Долле раскладывал грибы по газетным листам и делал это так тихо, что никакого шороха не было слышно.
— Ты как думаешь? — повторил Петрик.
— Я думаю… — очень тихо, но внятно и отчетливо сказал Долле — вообще… никого не надо уничтожать.
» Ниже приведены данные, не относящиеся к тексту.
What follows belongs to an exercise in optimizing a design on an open flow for small area and a short achievable clock period; a production flow would make more cautious choices.
In this exercise RTL edits were held to simulation tests only and were not proved equivalent to the original.
No activity file was given, so power comes from the tool's default toggle rates.

Setup of alpha:
==> module stage1, before the edit <==
module stage1(
input logic clk, rst,
input logic enable_ex,
input logic [31:0] src1, src2, imm,
input logic [6:0] control_in,
input logic [31:0] mem_data_read_in,
output logic mem_data_wr_en,
output logic [31:0] mem_data_write_out,
output logic [31:0] p_q, g_q,
output logic [8:0] n_q,         
output logic cin_q, hadd_q, fill_q, shr_q, shl_q, upd_a_q,
output logic [1:0] cmode_q       
    );
logic [2:0] operation, opselect;
logic immp_regn;
assign {operation, immp_regn, opselect} = control_in;
assign mem_data_write_out = src2;
assign mem_data_wr_en = (opselect == 3'b100) && immp_regn;
logic [31:0] a, a_rev;
for (genvar i = 0; i < 32; i++) begin : g_rev
    assign a_rev[i] = a[31-i];
end
assign a = src1;
logic arith, memrd, shift, issue;
assign issue = enable_ex & ~rst;
assign arith = (opselect == 3'b001);
assign memrd = (opselect == 3'b101) && immp_regn;
assign shift = (opselect == 3'b000);
logic [31:0] b;
logic lhg;
assign lhg = arith && (operation == 3'b111);
logic k_m, k_imm, k_s2, k_imm_hi, k_s2_hi, k_imm_lhg, k_s2_lhg;
assign k_m = memrd;
assign k_imm = ~memrd & immp_regn;
assign k_s2 = ~memrd & ~immp_regn;
assign k_imm_hi = k_imm & ~lhg;
assign k_s2_hi = k_s2 & ~lhg;
assign k_imm_lhg = k_imm & lhg;
assign k_s2_lhg = k_s2 & lhg;
assign b[15:0] = ({16{k_m}} & mem_data_read_in[15:0]) | ({16{k_imm}} & imm[15:0]) | ({16{k_s2}} & src2[15:0]);
assign b[31:16] = ({16{k_m}} & mem_data_read_in[31:16]) | ({16{k_imm_hi}} & imm[31:16]) | ({16{k_s2_hi}} & src2[31:16])
                | ({16{k_imm_lhg}} & imm[15:0]) | ({16{k_s2_lhg}} & src2[15:0]);
logic shl_op;
assign shl_op = shift & ~operation[1];
logic [31:0] x;
logic k_rev, k_a, k_na;
assign k_rev = shl_op;
assign k_a = ~shl_op & ~operation[1];
assign k_na = ~shl_op & operation[1];
assign x = ({32{k_rev}} & a_rev) | ({32{k_a}} & a) | ({32{k_na}} & ~a);
logic [3:0] t_lo, t_mid, t_hi;
logic addop;
logic cin, hadd, fill, shr, shl, upd, upd_a;
logic [1:0] cm, cmode;
always_comb begin
    t_lo = 4'b0000;
    addop = 1'b0;
    cin = 1'b0;
    hadd = 1'b0;
    fill = 1'b0;
    shr = 1'b0;
    shl = 1'b0;
    upd = 1'b0;
    cm = 2'd0;
    if (arith) begin
        upd = 1'b1;
        case (operation)
            3'b000:  begin t_lo = 4'b0110; addop = 1'b1; cm = 2'd2; end
            3'b010:  begin t_lo = 4'b0110; addop = 1'b1; cin = 1'b1; cm = 2'd2; end   
            3'b001: begin t_lo = 4'b0110; addop = 1'b1; hadd = 1'b1; cm = 2'd3; end
            3'b011:  begin t_lo = 4'b0101; cm = 2'd1; end
            3'b100:  t_lo = 4'b1000;
            3'b101:   t_lo = 4'b1110;
            3'b110:  t_lo = 4'b1001;                    
            default: begin t_lo = 4'b0000; cm = 2'd1; end
        endcase
    end else if (memrd) begin
        upd = (operation != 3'b011);
        cm = (operation != 3'b011) ? 2'd1 : 2'd0;
        t_lo = 4'b1010;
    end else if (shift) begin
        upd = ~operation[2];
        shl = ~operation[1];
        shr = operation[1];
        fill = operation[0] & operation[1] & a[31];
        t_lo = operation[1] ? 4'b0011 : 4'b1100;  
    end
end
assign upd_a = upd & issue;
assign cmode = issue ? cm : 2'd0;
always_comb begin
    t_mid = t_lo;
    t_hi = t_lo;
    if (lhg) t_hi = 4'b1010;
    if (memrd) begin
        if (operation[1:0] == 2'b00) t_mid = {4{~operation[2] & mem_data_read_in[7]}};
        if (operation[1] == 1'b0) t_hi = {4{~operation[2] & (operation[0] ? mem_data_read_in[15] : mem_data_read_in[7])}};
    end
end
logic [31:0] p, g;
for (genvar i = 0; i < 32; i++) begin : g_p
    if (i < 8) assign p[i] = t_lo[{x[i], b[i]}];
    else if (i < 16) assign p[i] = t_mid[{x[i], b[i]}];
    else assign p[i] = t_hi[{x[i], b[i]}];
end
assign g = addop ? x & b : 32'b0;
logic [4:0] n;
assign n = imm[2] ? src2[4:0] : imm[10:6];
always_ff@(posedge clk) begin
    p_q <= p;
    g_q <= g;
    n_q <= {n[4], 4'b1 << n[3:2], 4'b1 << n[1:0]};
    cin_q <= cin;
    hadd_q <= hadd;
    fill_q <= fill;
    shr_q <= shr;
    shl_q <= shl;
    upd_a_q <= upd_a;
    cmode_q <= cmode;
end
endmodule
— Но… если ты его не уничтожишь… Он уничтожит тебя… Что меня!.. Я не о себе говорю!.. Он уничтожит Россию…Государя… Бога!
— Бога уничтожить нельзя, — еще тише сказал Долле.
— Он вытравит Божие имя из людских сердец, — волнуясь, сказал Петрик. — Ты знаешь?… С некоторых пор он мне кажется очень странным… Я его… ужасно как… ненавижу за то, что он стал партийным.
— За то ли только ты ненавидишь его, что он стал партийным?.. Или и другое чувство владеет тобою?
Петрик густо покраснел, но в темной комнате Долле не мог этого видеть.
— Ты задал мне необычайный вопрос, — волнуясь и запинаясь, заговорил Петрик, — я сам себе такого не смел задать. Но, думаю, что я буду искренен, если я скажу, что будь тут другое чувство… по-иному я бы ненавидел его… по иному хотел бы расправиться…
Петрик долго, молча, смотрел в окно. То, что он собирался сказать, было ему трудно сказать. Впрочем… Долле?… Он и правда, как монах отшельник. Ему — можно.
— Я знаю… — глухим голосом начал, наконец, Петрик. — Ты думаешь — ревность?… Нет… к прошлому я не ревную… Да и она… Так ровна была она ко всем нам трем… ее мушкетерам… Нет… Прошлое? Прошлое — светлое… яркое… Настоящее. Что-ж… Кончено… Крест… Крышка… Аминь… Чужая жена… И… не мое это дело… Нет… правда, я ненавижу его за то, что он такой… как тебе сказать… ему все равно… Где ему лучше. А родина погибнет — ему все равно.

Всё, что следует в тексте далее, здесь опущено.